Shareholder resolutions can create real change. Harness the power of the proxy to make sure your voice is heard.

What Can I do?

VOTE YOUR PROXY: If you own shares directly (not through a mutual fund), take the time to consider how to vote on shareholder resolutions. Either:

+ Instruct your financial manager to vote for you

At any time of the year you can instruct your financial advisor to vote on your behalf. Send your advisor a letter that references your accounts and describes how you would like your shares to be voted. To ensure your shares are voted along the most ESG-aligned way, you can instruct your advisor to vote the As You Sow Guidelines. If you are an institutional investor you can sign up to be a Broadridge client and subscribe to AS YOU VOTE. Here is an example of a letter of instruction:

Dear [ADVISOR NAME HERE],
Please send me a list of companies I am directly invested in and a report showing how my shares were voted last year. After I have reviewed these, I will instruct you as how to vote on shareholder resolutions, board directors, CEO pay, and auditors going forward. If there is any question or if my voting instructions are unclear, please vote my shares according to the following guidelines:

[SHAREHOLDER VOTING PREFERENCES HERE]

Sincerely,
[SHAREHOLDER NAME]

PLEASE NOTE:
You can make your voting guidelines as simple or complex as you desire. You could simply instruct your advisor to vote against management on every item, or YES on all Environmental, Social, Governance resolutions; or YES on specific issues and NO on others; or you can instruct your advisor to vote through one of several proxy voting services, like AS YOU VOTE, Proxy Impact, ISS, Glass Lewis, or Egan-Jones Ratings Company.

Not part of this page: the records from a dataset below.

**config.mk**
```make
export PLATFORM = sky130hd
export DESIGN_NAME = booth_mul_iter
export DESIGN_NICKNAME = d
export VERILOG_FILES = /design/src/rtl/booth_mul_iter.sv
export SDC_FILE = /design/constraint.sdc
export NUM_CORES = 1
export LEC_CHECK = 0
export CORE_MARGIN = 3
export CORE_UTILIZATION = 40
export CTS_BUF_LIST = sky130_fd_sc_hd__clkbuf_2 sky130_fd_sc_hd__clkbuf_4 sky130_fd_sc_hd__clkbuf_8
export CTS_CLUSTER_SIZE = 16
export DETAILED_ROUTE_END_ITERATION = 12
export MAX_ROUTING_LAYER = met4
export PLACE_DENSITY_LB_ADDON = 0.15
export SETUP_SLACK_MARGIN = 0.02
export SLEW_MARGIN = 10
export SYNTH_ARGS = -nofsm -noshare
export SYNTH_HDL_FRONTEND = slang
export SYNTH_SLANG_ARGS = --single-unit
```
**constraint.sdc**
```tcl
create_clock -name i_clk -period 7.85 [get_ports i_clk]
set_input_delay 1.57 -clock i_clk [delete_from_list [all_inputs] [get_ports i_clk]]
set_output_delay 1.57 -clock i_clk [all_outputs]
set_load 0.02 [all_outputs]
```
**src/rtl/booth_mul_iter.sv**
```systemverilog
// Iterative radix-4 Booth multiplier: S digits per cycle into a 2N-bit accumulator,
// followed by one fixed correction cycle for an unsigned multiplier, then a valid/ready output.

module booth_decoder #(
   parameter int N = 32,
   parameter int S = 4
) (
   input  logic [N-1:0]                     b,
   output logic [N/(2*S)-1:0][S-1:0][2:0]   o_data
);
   localparam int K = N / (2 * S);

   logic [N:0] bx;
   assign bx = {b, 1'b0};  // b[-1] = 0

   for (genvar g = 0; g < K; g++) begin : g_grp
      for (genvar s = 0; s < S; s++) begin : g_dig
         assign o_data[g][s] = bx[2*(g*S+s)+2 -: 3];
      end
   end
endmodule

module booth_mul_iter #(
   parameter int N = 32,
   parameter int S = 4
) (
   input  logic           i_clk,
   input  logic           i_rst_n,
   input  logic           i_valid,
   output logic           o_ready,
   input  logic [N-1:0]   i_multiplicand,
   input  logic [N-1:0]   i_multiplier,
   input  logic           i_signed_a,
   input  logic           i_signed_b,
   input  logic           i_abort,
   output logic           o_valid,
   input  logic           i_ready,
   output logic [2*N-1:0] o_product
);
   localparam int M  = N / 2;
   localparam int K  = M / S;
   localparam int CW = (K > 1) ? $clog2(K) : 1;

   if (N < 4 || (N & (N - 1)) != 0) begin : g_bad_n
      $error("booth_mul_iter: N must be a power of 2 and >= 4");
   end
   if (S < 1 || (M % S) != 0) begin : g_bad_s
      $error("booth_mul_iter: S must be >= 1 and divide N/2");
   end

   typedef enum logic [1:0] {IDLE, RUN, CORR, DONE} state_t;

   state_t                   state, state_n;
   logic [N:0]               a_ext;
   logic [N-1:0]             b_reg;
   logic                     sb_reg;
   logic [2*N-1:0]           acc, sum, a_wide, pp;
   logic [CW-1:0]            cnt;
   logic [K-1:0][S-1:0][2:0] groups;
   logic                     accept;

   booth_decoder #(.N(N), .S(S)) u_dec (
      .b      (b_reg),
      .o_data (groups)
   );

   assign o_ready = (state == IDLE);
   assign accept  = i_valid && (state == IDLE) && !i_abort;
   assign a_wide  = {{(N-1){a_ext[N]}}, a_ext};

   always_comb begin
      state_n = state;
      if (i_abort) state_n = IDLE;
      else begin
         case (state)
            IDLE: if (accept) state_n = RUN;
            RUN:  if (cnt == CW'(K - 1)) state_n = CORR;
            CORR: state_n = DONE;
            DONE: if (i_ready) state_n = IDLE;
            default: state_n = IDLE;
         endcase
      end
   end

   // One iteration's S partial products, or the unsigned-B correction in CORR.
   always_comb begin
      sum = acc;
      pp  = '0;
      if (state == RUN) begin
         for (int s = 0; s < S; s++) begin
            case (groups[cnt][s])
               3'b001, 3'b010: pp = a_wide;
               3'b011:         pp = a_wide << 1;
               3'b100:         pp = -(a_wide << 1);
               3'b101, 3'b110: pp = -a_wide;
               default:        pp = '0;
            endcase
            sum = sum + (pp << (2 * (int'(cnt) * S + s)));
         end
      end else if (state == CORR) begin
         if (!sb_reg && b_reg[N-1]) sum = acc + (a_wide << N);
      end
   end

   always_ff @(posedge i_clk or negedge i_rst_n) begin
      if (!i_rst_n) begin
         state     <= IDLE;
         a_ext     <= '0;
         b_reg     <= '0;
         sb_reg    <= 1'b0;
         acc       <= '0;
         cnt       <= '0;
         o_valid   <= 1'b0;
         o_product <= '0;
      end else begin
         state <= state_n;
         if (i_abort) o_valid <= 1'b0;
         else begin
            case (state)
               IDLE: if (accept) begin
                  a_ext  <= {i_signed_a & i_multiplicand[N-1], i_multiplicand};
                  b_reg  <= i_multiplier;
                  sb_reg <= i_signed_b;
                  acc    <= '0;
                  cnt    <= '0;
               end
               RUN: begin
                  acc <= sum;
                  cnt <= cnt + 1'b1;
               end
               CORR: begin
                  o_product <= sum;
                  o_valid   <= 1'b1;
               end
               DONE: if (i_ready) o_valid <= 1'b0;
               default: ;
            endcase
         end
      end
   end
endmodule

```
Yosys cells after proc, flatten, opt, wreduce, memory -nomap -nowiden
Cells that the tools add are included.
Storage, ports and cells
  flip-flop bits (word level): 199
  bits of input ports: 71
Operators by class
  $add $sub $neg: 11
  $lt $le $gt $ge: 1
  eq/ne operators: 32
  shift-type cells: 4
  muxes and demuxes: 24
  bitwise gates (word level): 2
  reductions and logical operators: 21
Operator list (count)
  case mux 64 bit (4 select lines): 4
  2-to-1 mux 64 bit: 7
  adder 64 bit: 5
  << shifter 64 x 6 -> 64 bit: 3
  negation 64 bit: 2
  case mux 64 bit (2 select lines): 1
  << shifter 64 x 5 -> 64 bit: 1
  == test 3 bit (second input constant): 12
  binary-select mux 12 bit (select 2 bit): 1
  == test 3 x 2 -> 1 bit (second input constant): 8
  OR reduction 2 bit: 8
  == test 3 x 1 -> 1 bit (second input constant): 4
  2-to-1 mux 12 bit: 1
  adder 4 x 2 -> 5 bit (second input constant): 2
  2-to-1 mux 2 bit: 5
  AND reduction 3 bit: 3
  case mux 2 bit (4 select lines): 1
  == test 2 bit (second input constant): 3
  inequality test 3 bit (second input constant): 2
  adder 4 x 1 -> 5 bit (second input constant): 1
  case mux 2 bit (2 select lines): 1
  AND reduction 2 bit: 2
  logical AND 1 bit: 3
  less-than comparator 2 x 3 -> 1 bit (second input constant): 1
  12 further kinds: 14

Longest topological paths before layout
  word-level depth: 13
  mapped depth: 34
  mapped depth without buffers: 31

By module
Synthesis repeated with hierarchy kept, for this count alone.
Second synthesis, totals
  cells, all modules: 3593
  area, all modules: 27361.2 µm²
Modules (own cells, without submodules)
  booth_mul_iter: times used 1, cells each 3544, area each 26997.1 µm², sequential area each 4979.8 µm²
  booth_decoder: times used 1, cells each 49, area each 364.1 µm², sequential area each 0.0 µm²

Worst setup path after synthesis
No wires, ideal clock.
  path type: register to register
  from: reg a_ext[1]
  to: reg o_product[47]
  arrival: 7.142 ns
  data required time: 7.720 ns
  slack: 0.577 ns
  cell stages (with the launch flop): 31
  buffers on the path: 2
  period minus slack after synthesis: 7.273 ns
  path through: dfrtp_1 clkbuf_1 inv_1 ha_1 nor4b_1 nand2_1 or2_2 clkbuf_1 nor3_1 xor2_1 o22ai_1 a21oi_1 nand2_1 o21ai_0 o22ai_1 fa_1 fa_1 inv_1 fa_1 inv_1 ha_1 a21o_1 a21o_1 a21o_1 a31o_2 a211oi_1 o21ai_0 and3b_1 nor3_1 xor2_1 o21ai_0
Between the ends
  cells in the longest elaborated chain, start to end: 9
  elaborated cells between the ends (all ways): 21
  those cells by class: 7 x add/sub; 4 x shift; 10 x mux
RTL lines
  from (decl): line 54  | logic [N:0] a_ext;
  from (signal assigned): line 121  | a_ext <= {i_signed_a & i_multiplicand[N-1], i_multiplicand};
  negation 64 bit, on equally long branches: line 95, 94
  case mux 64 bit (4 select lines): line 91  | case (groups[cnt][s])
  2-to-1 mux 64 bit: line 89  | if (state == RUN) begin
  << shifter 64 x 5 -> 64 bit: line 98  | sum = sum + (pp << (2 * (int'(cnt) * S + s)));
  adder 64 bit (4 in series): line 98
  2-to-1 mux 64 bit *: line 89
  to (signal assigned): line 132  | o_product <= sum;
  to (decl): line 38  | output logic [2*N-1:0] o_product
Every way passes the cells marked *; elsewhere a longest branch is shown, timed or not. The select of a mux whose other input is x is not followed.
A chain may end at the register's enable or synchronous reset.

Worst setup path after layout
  from: reg cnt[0]
  to: reg acc[47]
Between the ends
  cells in the longest elaborated chain, start to end: 13
  elaborated cells between the ends (all ways): 55
  those cells by class: 7 x add/sub; 24 x eq/ne; 4 x shift; 12 x mux; 8 x reduce/logical
RTL lines
  from (decl): line 58  | logic [CW-1:0] cnt;
  from (signal assigned): line 129  | cnt <= cnt + 1'b1;
  binary-select mux 12 bit (select 2 bit): line 91
  2-to-1 mux 12 bit (not written as such): line 91
  == test 3 bit (tied with other cells): line 91
  OR reduction 2 bit: line 91
  case mux 64 bit (4 select lines): line 91
  2-to-1 mux 64 bit: line 89
  << shifter 64 x 5 -> 64 bit: line 98
  adder 64 bit (3 in series): line 98
  adder 64 bit *: line 98
  2-to-1 mux 64 bit *: line 89
  case mux 64 bit (2 select lines) *: line 119  | case (state)
  to (signal assigned): line 128  | acc <= sum;
  to (decl): line 57  | logic [2*N-1:0] acc, sum, a_wide, pp;
Marked as above.

==> impl_metrics.toml <==
[outcome]
status = "finished, final reports clean"

[drt]
routed-via-count = 29130
routed_wire_length_per_instance_um = 26.20
postRouteAntennaNets = 0
drc = 0
postRouteWirelength_mm = 127.6
drtPass1Iterations = 8
drt_first_iter_violations = 3095
vias_per_cell = 5.984

[timing]
final_hold_violating_endpoints = 0
slew-limit-headroom_pct = 22.27
report.final.slew_viol_count = 0
finalSetupViolCount = 0
rsz0062_at_grt = "yes"
worst_pin_slew_ns = 1.148
timing.fmax_mhz = 131.9
period_share_pct = 96.61
fin_setup_tns_ns = 0
timing.clock.skew_ns = 0.03608
final_period_demand_of_the_worst_path_ns = 7.584

[global_routing]
gr-usage-met2_pct = 54.20
grt_overflow_total = 0
first_pass_grt_wire_length_mm = 186.0
grt_util_all_layers_pct = 36.75
globalRouteMet3Util_pct = 6.058
grt_antenna_before_repair = 8
grt_max_degree = 143
grt_pass1_vias = 27930
gr-max-usage-layer = "met2"
gr-usage-met1_pct = 47.30

[clock_tree]
cts_tree = "yes"
cts_made_buffers = 17
cts.hold.buffers_added = 0
clk-insertion-delay-late_ns = 0.61
cts_buffer_depth = 2
htree_num_levels = 4
cts_root_buffer_type = "clkbuf_8"
clk_pin_slew_ns = 0.14
cts.sinks = 199

[critical_path]
worst_setup_path_start_kind = "register"
cp_data_arrival_time_ns = 8.04
timing_worst_setup_path_type = "register to register"
worstSetupEndpointType = "register"
worst_path_fanout_max = 7
worst_ep_required_time_ns = 8.31

[yosys]
yosys_warnings = 0
synth_cell_type_count = 83
syn-cell-area_um2 = 27050
yosys_register_bits = 199
synth_flop_cell = "dfrtp_1"
synth_top_cell_area_share_pct = 18.41
synth.net_count = 3926
synth_cells = 3569
synth_edf_count = 0
synth_top_cell_by_area = "dfrtp_1"
synth_area_leaders = "dfrtp_1, fa_1, nand2_1, o21ai_0, a21oi_1"
syn_area_per_cell_um2 = 7.580
async_reset_ff_share_pct = 100.0
seq_area_frac_synth_pct = 18.41

[placed_design]
placedCellCount = 4819
finalWeightedCongestion = 1.066
detailedPlacementHpwl_mm = 101.8
numPortBuffers = 136
post_dp_cell_area_um2 = 32600

[finish]
post_route_cells_drive_above_1_share_pct = 18.92
area_growth_pct = 23.22
finalInstanceArea_um2 = 33330
layout_top_registers = "acc x64, o_product x64, a_ext x33"
layout.nets = 4340
fin_cells = 4868

[floorplan]
initial_utilization_pct = 40.78
die_area_um2 = 70790
die-height_um = 266.1
standard_cell_core_area_um2 = 66330
placement_rows = 94
die-width_um = 266.1
num_io_pins = 137

[flow_run]
max-cap-violations = 0

[worst_hold_path]
worst_hold_path_type = "register to register"
==> worst paths after layout <==
path | depth (start not counted) | end | slack, ns | startpoint
worst min-delay path | 2 | o_product[12] | 0.49 | o_product[12]
worst max-delay path | 26 | acc[47] | 0.27 | cnt[0]
worst min register to register | 2 | o_product[12] | 0.49 | o_product[12]
max in group asynchronous | 2 | cnt[0] | 5.79 | i_rst_n
min in group asynchronous | 1 | acc[5] | 0.92 | i_rst_n
worst max register to register | 26 | acc[47] | 0.27 | cnt[0]
==> worst max-delay path, stage by stage (launching register included) <==
cell and delay, ns:
dfrtp_4 0.55, mux4_2 0.63, a221o_1 0.51, nor2_1 0.44, buf_4 0.23, a221o_1 0.23, mux2i_1 0.18, o21ai_0 0.41
fa_1 0.51, fa_1 0.54, inv_1 0.05, fa_1 0.56, inv_1 0.05, ha_1 0.35, a21o_1 0.18, a21o_1 0.16
a21oi_1 0.16, o21ai_0 0.13, a211oi_2 0.27, buf_4 0.17, buf_4 0.14, o21ai_0 0.11, and3b_1 0.21, nor3_2 0.17
xor2_1 0.24, buf_4 0.17, o21ai_0 0.07
==> layout make-up <==
class	count	area [µm²]
Antenna cell	8	20.02
Clock buffer	17	234.0
Clock inverter	15	207.7
Fill cell	6784	33000
Inverter	279	1047
Multi-Input combinational cell	2816	20260
Sequential cell	199	4987
Tap cell	864	1081
Timing Repair Buffer	670	5500
==> cells in the final DEF, fill, tap and decap left out, types with 32 or more instances in the layout <==
cell / synthesis / final
o22ai_1: 66 / 66
nand3_1: 35 / 34
a21oi_1: 269 / 262
clkdlybuf4s50_1: 0 / 135
o21ai_0: 328 / 316
a31oi_1: 34 / 32
a21o_1: 86 / 85
xor2_1: 76 / 75
a221o_1: 41 / 41
nand2b_1: 41 / 40
ha_1: 107 / 105
fa_1: 179 / 179
dfrtp_1: 199 / 197
mux2i_1: 72 / 67
inv_1: 277 / 275
mux2_2: 101 / 101
buf_4: 1 / 524
nor3_1: 43 / 41
nand2_1: 481 / 479
xnor2_1: 107 / 107
nor2_1: 338 / 335
==> per-layer routing <==
| layer | wire, µm | share of wire (%) |
|---|---|---|
| met3 | 10190 | 8.0 |
| met1 | 53040 | 42 |
| met4 | 8944 | 7.0 |
| met2 | 55380 | 43 |
| met5 | 0 | 0 |
==> Yosys cell counts (34+ instances only) <==
| cell type | n |
|---|---|
| mux2i_1 | 72 |
| mux2_2 | 101 |
| xor2_1 | 76 |
| ha_1 | 107 |
| clkbuf_1 | 231 |
| nand2_1 | 481 |
| nor2_1 | 338 |
| inv_1 | 277 |
| buf_1 | 38 |
| nand2b_1 | 41 |
| o22ai_1 | 66 |
| a31oi_1 | 34 |
| nor3_1 | 43 |
| a21oi_1 | 269 |
| a21o_1 | 86 |
| a221o_1 | 41 |
| dfrtp_1 | 199 |
| xnor2_1 | 107 |
| fa_1 | 179 |
| nand3_1 | 35 |
| o21ai_0 | 328 |
==> logic make-up after synthesis <==
kind of cell | synth area share (%)
AOI/OAI and AO/OA | 25.57
and+or+nand+nor | 17.06
buffers and inverters | 7.724
adders and majority gates | 18.19
DFF | 18.41
xor gates and xnor gates | 6.008
muxes | 7.034
==> timing repair <==
item | in CTS | in global routing
endpoints found under the setup margin | 5 | 56
resized for setup | 2 | 55
pin swaps | 0 | 6
buffers inserted | 0 | 9
==> metrics by stage <==
| step | hold WS, ns | setup slack [ns] | util (%) |
|---|---|---|---|
| global placement | 0.4514 | 0.003030 | 49.14 |
| floorplan | 0.4485 | 0.5774 | - |
| finish | 0.4867 | 0.2662 | 50.25 |
| CTS | 0.4928 | 0.03724 | 49.82 |
| detailed placement | 0.4653 | 0.03593 | 49.14 |
| global route | 0.5204 | -0.02482 | 50.25 |
Power is not shown: default switching activity piles up to over one toggle a cycle in this logic, so the estimate is an artifact.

Knowing the date of last year’s Annual General Meeting (AGM) can give you an idea of when to expect a proxy statement, or when to expect your financial advisor to be in touch with you. Proxy statements usually come out a six weeks before the AGM. If you haven’t received a proxy by a month before the company’s AGM, contact your advisor or the company itself. If you elected to get it by email you just click on it and you will see that ballot and also all of your other ones as the control numbers are linked under your name.

If your financial advisor tells you they refuse to vote your shares for you, or that it is not part of the services that you have paid for, consider taking your business elsewhere.

+ Vote your shares yourself

If you receive proxy ballots in the mail, follow the instructions on the ballot. The typical process is to either fill out the paper form and mail it back; call a specific phone number to vote; vote by internet.

Note that companies have the advantage on proxy statements. The company may bury any shareholder resolutions in the back of the document; include only their opinion arguing against the resolution in an “Opposition Statement;” or “summarize” and possibly misrepresent the resolution up front to discourage you from reading it yourself.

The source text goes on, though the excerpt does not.